Sep 21, 2023Sep 21, 2023

Electronics engineer Alexander Huemer has designed a must-have accessory for anyone working with Hewlett-Packard 54520C or 54540C oscilloscopes — adding a VGA output to provide a large-scale mirror of the display on an external monitor.

"The HP 54520C/54540C series of oscilloscopes is equipped with color LCD displays, in contrast to their non-C predecessors which had monochrome CRT displays," Huemer explains. "While the multi-color display is nice in principle, the LCDs that were used unfortunately commonly failed. Those scopes are still quite capable by 2023 standards, hence worth preserving."

Rather than trying to find a compatible display, though, Huemer opted to build an adapter — taking the proprietary signal from the oscilloscope's mainboard and converting it for use with any display capable of accepting a VGA input, including compact LCDs that can fit within the stock oscilloscope housing or large-format external displays.
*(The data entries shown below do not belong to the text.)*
==> config.mk <==
export PLATFORM = sky130hd
export DESIGN_NAME = cpu_mem_bridge
export DESIGN_NICKNAME = d
export VERILOG_FILES = /design/src/rtl/cpu_mem_bridge.sv
export SDC_FILE = /design/constraint.sdc
export NUM_CORES = 1
export LEC_CHECK = 0
export ABC_AREA = 1
export BUFFER_PORTS_ARGS = -buffer_cell sky130_fd_sc_hd__clkbuf_2
export CORE_MARGIN = 5
export CORE_UTILIZATION = 35
export DETAILED_ROUTE_END_ITERATION = 12
export PLACE_DENSITY = 0.73
export SLEW_MARGIN = 20
export SYNTH_ARGS = -nofsm -noshare
export SYNTH_HDL_FRONTEND = slang
export SYNTH_SLANG_ARGS = --single-unit
==> constraint.sdc <==
create_clock -name clk -period 1.24 [get_ports clk]
set_input_delay 0 -clock clk [delete_from_list [all_inputs] [get_ports clk]]
set_output_delay 0 -clock clk [all_outputs]
set_load 0.02 [all_outputs]
==> src/rtl/cpu_mem_bridge.sv <==
// Arbitrates the instruction-fetch and data-access masters onto one
// variable-latency memory port, keeping exactly one transaction in flight.
module cpu_mem_bridge #(
  parameter int STARVE_MAX = 4
) (
  input  logic        clk,
  input  logic        reset,
  input  logic        inst_req,
  input  logic [31:0] inst_addr,
  output logic        inst_addr_ok,
  output logic        inst_data_ok,
  output logic [31:0] inst_rdata,
  input  logic        data_req,
  input  logic [3:0]  data_we,
  input  logic [31:0] data_addr,
  input  logic [31:0] data_wdata,
  output logic        data_addr_ok,
  output logic        data_data_ok,
  output logic [31:0] data_rdata,
  output logic        mem_req,
  output logic        mem_wr,
  output logic [3:0]  mem_wstrb,
  output logic [31:0] mem_addr,
  output logic [31:0] mem_wdata,
  input  logic        mem_addr_ok,
  input  logic        mem_data_ok,
  input  logic [31:0] mem_rdata,
  output logic [1:0]  state_dbg
);

  // Handshakes: a master holds *_req until it sees *_addr_ok in the same
  // cycle; mem_req is held with stable fields until mem_addr_ok; each
  // mem_data_ok in WAIT yields exactly one *_data_ok to the owner.
  typedef enum logic [1:0] {
    IDLE = 2'd0,
    REQ  = 2'd1,
    WAIT = 2'd2
  } state_t;

  localparam logic [2:0] STARVE_LIM = 3'(STARVE_MAX);

  state_t      state;
  state_t      state_nxt;
  logic [31:0] addr_r;
  logic [31:0] wdata_r;
  logic [3:0]  we_r;
  logic        owner_r;
  logic [2:0]  starve_cnt;
  logic        grant_inst;
  logic        grant_data;

  always_ff @(posedge clk) begin
    if (reset) begin
      state      <= IDLE;
      starve_cnt <= 3'd0;
      addr_r     <= 32'd0;
      wdata_r    <= 32'd0;
      we_r       <= 4'd0;
      owner_r    <= 1'b0;
    end else begin
      state <= state_nxt;
      if (grant_inst) begin
        addr_r     <= inst_addr;
        wdata_r    <= 32'd0;
        we_r       <= 4'd0;
        owner_r    <= 1'b0;
        starve_cnt <= 3'd0;
      end else if (grant_data) begin
        addr_r  <= data_addr;
        wdata_r <= data_wdata;
        we_r    <= data_we;
        owner_r <= 1'b1;
        // Only data grants that actually bypass a waiting fetch count.
        if (inst_req) begin
          if (starve_cnt < STARVE_LIM) starve_cnt <= starve_cnt + 3'd1;
        end else begin
          starve_cnt <= 3'd0;
        end
      end
    end
  end

  always_comb begin
    state_nxt    = state;
    grant_inst   = 1'b0;
    grant_data   = 1'b0;
    mem_req      = 1'b0;
    inst_data_ok = 1'b0;
    data_data_ok = 1'b0;
    case (state)
      IDLE: begin
        if (!reset) begin
          if (inst_req && (!data_req || starve_cnt == STARVE_LIM)) begin
            grant_inst = 1'b1;
          end else if (data_req) begin
            grant_data = 1'b1;
          end
          if (grant_inst || grant_data) state_nxt = REQ;
        end
      end
      REQ: begin
        mem_req = 1'b1;
        if (mem_addr_ok) state_nxt = WAIT;
      end
      WAIT: begin
        if (mem_data_ok) begin
          state_nxt = IDLE;
          // A response landing in a reset cycle is dropped.
          if (!reset) begin
            if (owner_r) data_data_ok = 1'b1;
            else         inst_data_ok = 1'b1;
          end
        end
      end
      default: state_nxt = IDLE;
    endcase
  end

  assign inst_addr_ok = grant_inst;
  assign data_addr_ok = grant_data;
  assign inst_rdata   = inst_data_ok ? mem_rdata : 32'd0;
  assign data_rdata   = data_data_ok ? mem_rdata : 32'd0;
  assign mem_addr     = addr_r;
  assign mem_wdata    = wdata_r;
  assign mem_wstrb    = we_r;
  assign mem_wr       = |we_r;
  assign state_dbg    = state;

endmodule

# After elaboration in Yosys (flattened, before gate mapping)
# Cells that the tools add are included.
# W data, S select, Z words.
# totals
ff_bits	74
input_bits	138
out_inout_bits	140
# classes
n_addsub	1
n_lt_le_gt_ge	1
eq_ne	7
n_mux	30
reduce_logical	10
# op_table
cell	n
$mux W32	4
$mux W1	20
$mux W2	3
$mux W3	2
$ne A2 B2 Y1 const B	3
$pmux W2 S3	1
$reduce_or A4 Y1	1
$add A3 B1 Y3 const B	1
$eq A3 B3 Y1 const B	1
$lt A3 B3 Y1 const B	1
$reduce_and A3 Y1	1
$eq A2 B1 Y1 const B	1
$eq A2 B2 Y1 const B	1
$logic_not A2 Y1	1
$logic_or A1 B1 Y1	2
$ne A2 B1 Y1 const B	1
$reduce_and A2 Y1	1
$reduce_bool A2 Y1	1
$reduce_or A2 Y1	1
$logic_and A1 B1 Y1	1
$logic_not A1 Y1	1

# Depth between registers and ports, before layout
# Gate-level depths: netlist of run 1.
# logic_depth
word_depth	10
ltp_mapped	10

# Worst setup path before layout of run 1
# No wires, ideal clock.
# synth_timing
path_type	register -> output
start	register state[1] (netlist: state_dbg[1])
end	output data_rdata[10]
arrival_time_ns	1.628
required_time_ns	1.240
slack_ns	-0.388
path_stages_with_launch	8
n_path_buf	1
cell_sequence	dfxtp_1 -> inv_2 -> nor2_1 -> nand2_1 -> nor3_2 -> inv_2 -> buf_2 -> nor2_1
# synth_between
elab_chain_cells	3
# synth_rtl
item	line	text
start: declaration	42	state_t state;
start signal: assignment	61	state <= state_nxt;
$eq A2 B2 Y1	90	case (state)
$mux W1	90	
via data_data_ok	18	output logic data_data_ok,
$mux W32	122	assign data_rdata = data_data_ok ? mem_rdata : 32'd0;
end: declaration	19	output logic [31:0] data_rdata,
# The timed path passes the listed nets, and every way through them passes these cells.

# Final worst setup path of run 1
# layout_timing
start	register state[1] (netlist: state_dbg[1])
end	output inst_rdata[24]
# layout_between
elab_chain_cells	3
# layout_rtl
item	line	text
$eq A2 B2 Y1	90	
$mux W1	90	
$mux W32	121	assign inst_rdata = inst_data_ok ? mem_rdata : 32'd0;
end: declaration	12	output logic [31:0] inst_rdata,
# No other way between the ends.

==> impl_metrics.py, run 1 <==
metrics = {
    "outcome": {
        "status": "finished, violations left",
        "violations": "setup timing",
    },
    "setup_path": {
        "path_max_fanout": 8,
        "reg2reg_slack_ns": -0.48,
        "cp-end-kind": "primary output",
        "required_ns": 1.24,
        "path_class": "flip-flop to primary output",
        "start_kind": "flip-flop",
        "crit_arrival_ns": 1.78,
        "reg2regPathDepth": 12,
        "r2r_end": "mem_wdata[19]$_SDFFE_PP0P_",
        "r2r_start": "starve_cnt[0]$_SDFFE_PP0P_",
    },
    "sta": {
        "setup_slack_ns": -0.539,
        "hold_violations": 0,
        "finalCritPeriodShare_pct": 143,
        "fin_worst_skew_ns": 0.0139,
        "finalSetupTns_ns": -57.08,
        "fin_crit_ns": 1.78,
        "tightest_slew_ns": 0.404,
        "max_freq_mhz": 562,
        "max_slew_margin_pct": 73.0,
        "drv_slew": 0,
        "setup_violations": 141,
        "rsz0062_at_grt": "true",
    },
    "detailed_routing": {
        "top_layer": "met4",
        "wl_met2_um": 13800,
        "vias_per_cell": 5.21,
        "routed_wl_um": 27600,
        "drtIter0Drc": 620,
        "drt-met1-wl_um": 8690,
        "drc_errors": 0,
        "vias": 6517,
        "post_drt_wl_per_cell_um": 22.1,
        "dr_wl_met3_um": 2660,
        "dr.pass1.iters": 5,
        "ant_nets": 0,
    },
    "yosys": {
        "ys_ff_latch": 74,
        "synthTopCellsByCount": "nor2_1 (207), inv_1 (144), nand2_1 (124)",
        "synth_largest_area_cell": "dfxtp_1",
        "synth_cells": 672,
        "synth_most_common_cell": "nor2_1",
        "syn_avg_cell_area_um2": 5.87,
        "synth_area_leaders": "dfxtp_1 (38%), nor2_1 (20%), inv_1 (14%)",
        "ys_warn_count": 0,
        "seq_area_frac_synth_pct": 37.6,
        "netlist_area_um2": 3940,
        "synth_cell_type_count": 21,
        "synth_edf_count": 0,
        "syn_nets": 812,
        "yosysTopAreaCellShare_pct": 37.6,
        "synth_flop_cell": "dfxtp_1",
        "async_reset_ff_share_pct": 0,
    },
    "place": {
        "hpwl_um": 11000,
        "portBuffers": 277,
        "place_ws_ns": -0.161,
        "place_congestion": 0.869,
    },
    "cts": {
        "clk_pin_slew_ns": 0.07,
        "cts_tree": "done",
        "worstSkewPairLatency_ns": 0.34,
        "cts_max_path_buffers": 2,
        "clockRootBuffer": "clkbuf_16",
        "cts_buffers": 9,
        "cts.sinks": 74,
        "cts-htree-levels": 3,
    },
    "grt": {
        "grt_max_degree": 25,
        "grt_pass1_vias": 6194,
        "grt_first_pass_wirelength_um": 32500,
        "antenna_found_initial": 1,
        "gr-total-overflow": 0,
        "track_usage_pct": 31.6,
    },
    "cells_and_area": {
        "final_layout_size_suffix_gt1_share_pct": 50.7,
        "syn_to_final_growth_pct": 146,
        "fin_nets": 1245,
    },
    "pwr": {
        "power_density_nw_per_um2": 910,
        "p_int_mw": 5.71,
        "ir_worst_vdd_uv": 775,
        "p_sw_mw": 3.13,
        "power_frac_clock_pct": 31.3,
        "p_leak_nw": 4.91,
        "p_seq_share_pct": 31.0,
        "swShare_pct": 35.4,
        "pwr-share-comb_pct": 37.7,
    },
    "hold_path": {
        "hp-start": "inst_addr[4]",
        "worstHoldPathCells": 5,
        "whs_endpoint": "mem_addr[4]$_SDFFE_PP0P_",
        "worst_hold_path_type": "input pin to flip-flop",
    },
    "die": {
        "die_h_um": 116,
        "core_area_um2": 10900,
        "die_w_um": 116,
        "rows": 38,
        "start_util_pct": 36.1,
        "ios": 278,
        "dieArea_um2": 13500,
    },
    "flow_run": {
        "cap_violations": 0,
    },
}
cells by family (layout without fill, tap and decap cells):
group                    count (synthesis)  count (layout)  share of synthesized area [%]
AND/OR/NAND/NOR                        406             406                           41.7
buffers and inverters                  184             622                           19.2
flip-flops                              74              74                           37.6
AO/OA/AOI/OAI                            6               6                          0.920
adder cells (fa/ha/maj)                  2               2                          0.635
other                                    0               1                              0
sequential cells by signal (all words and copies together), names as in the netlist:
register and flops:
starve_cnt 3, owner_r 1, mem_addr 32, mem_wdata 32, mem_wstrb 4, state_dbg 2
metal layers:
metal  global-route usage [%]  vias up
met4                     20.9        0
met3                     7.72      196
met2                     58.0      520
met5                        0        -
li1                         -     2824
met1                     31.4     2977
cell usage in the layout, fill, tap and decap left out, types with 20 or more instances in the layout:
| cell type | netlist | final |
|---|---|---|
| buf_6 | 0 | 20 |
| dlygate4sd3_1 | 0 | 94 |
| nor2_1 | 207 | 99 |
| dfxtp_1 | 74 | 70 |
| nor2_2 | 1 | 36 |
| clkbuf_2 | 0 | 208 |
| inv_1 | 144 | 139 |
| nand2_4 | 0 | 22 |
| nand2_1 | 124 | 91 |
| nor2_4 | 1 | 74 |
| nand3_1 | 67 | 50 |
| buf_12 | 0 | 26 |
| clkbuf_8 | 0 | 46 |
area by class of cell:
type	count	area, um2
clock buffer	9	225
tap	140	175
sequential	74	1490
multi-input combinational	414	2720
inverter	150	583
fill	462	1230
antenna	1	2.50
timing repair buffer	456	4420
clock inverter	7	82.6
power by group through the flow:
stage	registers, mW	logic [mW]	clock network, mW
after global routing	2.75	3.48	2.88
after global placement	2.75	1.82	0
after detailed placement	2.76	1.83	0
after CTS	2.71	2.81	2.76
after floorplan	3.00	0.880	0
final	2.74	3.33	2.77
through the flow:
stage	cells	utilization, %	hold WS (ns)	total power [mW]	instance area, um2
after floorplan	672	-	0.0927	3.88	4530
after global routing	1250	88.7	0.0570	9.12	9700
final	1251	88.8	0.0323	8.83	9710
after global placement	1078	56.4	0.199	4.57	6170
after detailed placement	1078	56.4	0.206	4.59	6170
after CTS	1245	83.0	0.000133	8.27	9070
critical path, stage by stage (launching register included):
cell	delay, ns
dfxtp_4	0.36
inv_2	0.04
nor2_2	0.08
nand2_2	0.10
nor3_4	0.23
inv_4	0.14
clkbuf_16	0.21
nor2_4	0.12
clkbuf_8	0.16
how the worst max path moves through the flow:
stage	start	depth (start not counted)	slack, ns	to
floorplan	state_dbg[1]$_SDFFE_PP0P_	7	-0.14	data_rdata[10]
finish	state_dbg[1]$_SDFFE_PP0P_	8	-0.54	inst_rdata[24]
CTS	state_dbg[1]$_SDFFE_PP0P_	8	-0.37	inst_rdata[21]
detailed placement	starve_cnt[1]$_SDFFE_PP0P_	9	-0.16	mem_addr[26]$_SDFFE_PP0P_
global route	state_dbg[1]$_SDFFE_PP0P_	8	-0.61	inst_rdata[5]
global placement	starve_cnt[1]$_SDFFE_PP0P_	9	-0.12	mem_addr[26]$_SDFFE_PP0P_
what timing repair did:
action | in CTS | in global routing
resized for setup | 197 | 131
endpoints found under the setup margin | 140 | 143
buffers inserted | 43 | 6
cloned | 19 | 10
pin swaps | 19 | 47
hold endpoints to repair | 70 | 0
hold buffers | 94 | 0
Power figures use the tool's default switching activity.
==> run 2: changes to the inputs <==
--- a/config.mk
+++ b/config.mk
@@ -5,12 +5,12 @@
 export SDC_FILE = /design/constraint.sdc
 export NUM_CORES = 1
 export LEC_CHECK = 0
-export ABC_AREA = 1
+export ABC_AREA = 0
 export BUFFER_PORTS_ARGS = -buffer_cell sky130_fd_sc_hd__clkbuf_2
 export CORE_MARGIN = 5
 export CORE_UTILIZATION = 35
 export DETAILED_ROUTE_END_ITERATION = 12
-export PLACE_DENSITY = 0.73
+export PLACE_DENSITY = 0.75
 export SLEW_MARGIN = 20
 export SYNTH_ARGS = -nofsm -noshare
 export SYNTH_HDL_FRONTEND = slang
==> impl_metrics.py, run 2 <==
metrics = {
    "sta": {
        "finalCritPeriodShare_pct": 159,
        "max_slew_margin_pct": 75.0,
        "hold-worst-slack_ns": -0.0241,
        "setup_slack_ns": -0.727,
        "max_freq_mhz": 508,
        "setup_violations": 145,
        "rsz0062_at_grt": "true",
        "fin_worst_skew_ns": 0.0122,
        "hold_violations": 2,
        "tightest_slew_ns": 0.371,
        "drv_slew": 0,
        "fin_crit_ns": 1.97,
    },
    "cells_and_area": {
        "final_layout_size_suffix_gt1_share_pct": 71.7,
        "final_common_cell": "clkbuf_2",
        "fin_area_um2": 9090,
        "n_fill_cell": 372,
        "finalNonFillerCells": 997,
        "syn_to_final_growth_pct": 154,
        "final_cell_mix": "clkbuf_2 (206), dfxtp_1 (70), dlygate4sd3_1 (67)",
        "fin_nets": 994,
    },
    "hold_path": {
        "whs_endpoint": "mem_addr[12]$_SDFFE_PP0P_",
        "worstHoldPathCells": 3,
        "worst_hold_path_type": "input pin to flip-flop",
        "hp-start": "data_addr[12]",
    },
    "yosys": {
        "synth_most_common_cell": "dfxtp_1",
        "synth_largest_area_cell": "dfxtp_1",
        "synth-simple-area-share_pct": 35.0,
        "seq_area_frac_synth_pct": 41.4,
        "synthTopCellsByCount": "dfxtp_1 (74), a21oi_1 (72), and2_1 (65), nor3_1 (65), nand3_1 (37)",
        "synth-adder-area-share_pct": 0.699,
        "synth_flop_cell": "dfxtp_1",
        "netlist_area_um2": 3580,
        "synth_top_family_by_area": "simple AND/OR/NAND/NOR gates",
        "async_reset_ff_share_pct": 0,
        "yosysTopAreaCellShare_pct": 41.4,
        "synth_xor_xnor_area_share_pct": 0,
        "syn_nets": 603,
        "synthMuxAreaShare_pct": 0,
        "syn_avg_cell_area_um2": 7.73,
        "ys_warn_count": 0,
        "synth_cell_type_count": 29,
        "synth_edf_count": 0,
        "synth_compound_area_share_pct": 16.4,
        "synth_cells": 463,
        "synth_area_leaders": "dfxtp_1 (41%), and2_1 (11%), a21oi_1 (10%)",
        "ys_ff_latch": 74,
    },
    "setup_path": {
        "cp_cell_sequence": "buf_6 -> buf_6 -> nor3b_4 -> and3b_2 -> clkbuf_16 -> and2_2 -> clkbuf_8",
        "cpMostUsedCell": "buf_6",
        "reg2reg_slack_ns": -0.72,
        "r2r_start": "state_dbg[0]$_SDFFE_PP0P_",
        "reg2regPathDepth": 9,
        "cp-end-kind": "primary output",
        "max_stage_delay_ns": 0.37,
        "path_max_fanout": 16,
        "r2r_end": "mem_addr[19]$_SDFFE_PP0P_",
        "required_ns": 1.24,
        "start_kind": "flip-flop",
        "crit_arrival_ns": 1.97,
        "path_class": "flip-flop to primary output",
        "slowest_stage": "dfxtp_4",
    },
    "detailed_routing": {
        "post_drt_wl_per_cell_um": 26.4,
        "dr.pass1.iters": 7,
        "vias_per_cell": 6.01,
        "drc_errors": 0,
        "routed_wl_um": 26300,
        "drtIter0Drc": 689,
        "ant_nets": 0,
        "vias": 5996,
    },
    "place": {
        "place_inst": 864,
        "place_ws_ns": -0.486,
        "portBuffers": 277,
        "place_congestion": 0.883,
        "hpwl_um": 10900,
        "dpl_cell_area_um2": 5730,
    },
    "cts": {
        "cts.sinks": 74,
        "cts_buffers": 9,
        "cts-htree-levels": 3,
        "clk_pin_slew_ns": 0.09,
        "cts_max_path_buffers": 2,
        "worstSkewPairLatency_ns": 0.37,
        "clockRootBuffer": "clkbuf_8",
        "cts_tree": "done",
    },
    "grt": {
        "grt_max_degree": 41,
        "gr-total-overflow": 0,
        "grt_first_pass_wirelength_um": 31500,
        "grt_pass1_vias": 5769,
        "track_usage_pct": 31.4,
        "antenna_found_initial": 2,
    },
    "die": {
        "die_w_um": 111,
        "core_area_um2": 10100,
        "ios": 278,
        "start_util_pct": 35.3,
        "die_h_um": 111,
        "rows": 37,
        "dieArea_um2": 12400,
    },
    "pwr": {
        "power_density_nw_per_um2": 836,
        "ir_worst_vdd_uv": 699,
        "p_leak_nw": 3.83,
    },
    "outcome": {
        "violations": "hold timing, setup timing",
        "status": "finished, violations left",
    },
    "flow_run": {
        "cap_violations": 0,
    },
}
run 2: critical path: cells and delay by family, from the launching register on:
kind                   cells  cell delay [ns]
and+or+nand+nor            3             0.66
DFF                        1             0.37
buffers and inverters      4             0.57
run 2: stage by stage:
stage / total power, mW / hold slack, ns / setup TNS (ns) / utilization, %
4_1_cts: 6.92 / 0.00212 / -75.30 / 80.3
3_3_place_gp: 4.19 / 0.214 / -47.20 / 56.6
6_report: 7.60 / -0.0241 / -85.11 / 89.7
2_1_floorplan: 3.56 / 0.0792 / -19.20 / -
5_1_grt: 7.80 / -0.0161 / -91.62 / 89.7
3_5_place_dp: 4.22 / 0.214 / -51.52 / 56.6
run 2: final cells by class:
type	instances	area [um2]	area share, %
Multi-Input combinational cell	335	3150	34.7
Inverter	3	11.3	0.124
Clock buffer	11	163	1.79
Antenna cell	2	5.00	0.0551
Timing Repair Buffer	431	4040	44.4
Clock inverter	5	58.8	0.647
Tap cell	136	170	1.87
Sequential cell	74	1490	16.4
run 2: metal layers:
layer / GRT usage [%] / vias up / routed length, um
met2: 56.6 / 527 / 13100
met3: 7.86 / 158 / 2650
met1: 34.9 / 2850 / 8770
met4: 13.5 / 0 / 1810
li1: - / 2461 / -
met5: 0 / - / 0
run 2: repair_timing:
item	CTS	global route
endpoints found under the hold margin	61	2
gates cloned	13	11
buffers inserted	26	6
endpoints found under the setup margin	143	145
pin swaps	75	50
resized for setup	253	220
hold buffers	65	2
run 2: cells by family (layout without fill, tap and decap cells):
logic type      after synthesis  count (layout)
compound gates              114             114
fa+ha+maj                     2               2
buf+inv                      54             450
flops                        74              74
other cells                   0               2
simple gates                219             219
run 2: how the worst max path moves through the flow:
| stage | cells past startpoint | startpoint | slack [ns] | end |
|---|---|---|---|---|
| 6_report | 7 | state_dbg[0]$_SDFFE_PP0P_ | -0.73 | inst_rdata[24] |
| 4_1_cts | 8 | state_dbg[0]$_SDFFE_PP0P_ | -0.60 | data_rdata[0] |
| 3_3_place_gp | 4 | state_dbg[0]$_SDFFE_PP0P_ | -0.47 | mem_addr[2]$_SDFFE_PP0P_ |
| 2_1_floorplan | 5 | state_dbg[0]$_SDFFE_PP0P_ | -0.27 | mem_wdata[10]$_SDFFE_PP0P_ |
| 3_5_place_dp | 4 | state_dbg[0]$_SDFFE_PP0P_ | -0.49 | mem_addr[2]$_SDFFE_PP0P_ |
| 5_1_grt | 9 | state_dbg[0]$_SDFFE_PP0P_ | -0.82 | mem_addr[17]$_SDFFE_PP0P_ |
run 2: power breakdown:
group / switching, mW / internal (mW) / total (mW) / leakage [nW]
clock network: 1.03 / 1.11 / 2.14 / 0.107
registers: 0.151 / 2.55 / 2.70 / 0.608
logic: 1.46 / 1.29 / 2.75 / 3.12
The signal conversion comes courtesy of a TinyVision.ai UPduino, a compact breadboard-friendly field-programmable gate array (FPGA) development board built around the Lattice UltraPlus ICE40UP5K chip. This is mounted on a custom PCB, which is designed to attach to a display using the VESA mounting points — and that includes two mirrored VGA outputs, one for an internal monitor and one for an external monitor.

Those looking to add a large-format external display to their 'scope, however, should be aware of a particular HP design choice and its impact: "HP decided to mount the LCD panel upside down," Huemer explains. "Probably as that was convenient is regards to the position of the connectors. An implication of that is that the internal VGA monitor is mounted upside down as well (which doesn't make a difference really) and that an external monitor must be rotated as well. If one would desire to change that, a frame buffer must be implemented in the FPGA, which isn't hard to do but required more RAM than the UPduino has."

The design files for the project, which was inspired by earlier work on a conversion board by Adil Malik, are available on GitHub under the CERN Open Hardware License Permissive 2.0.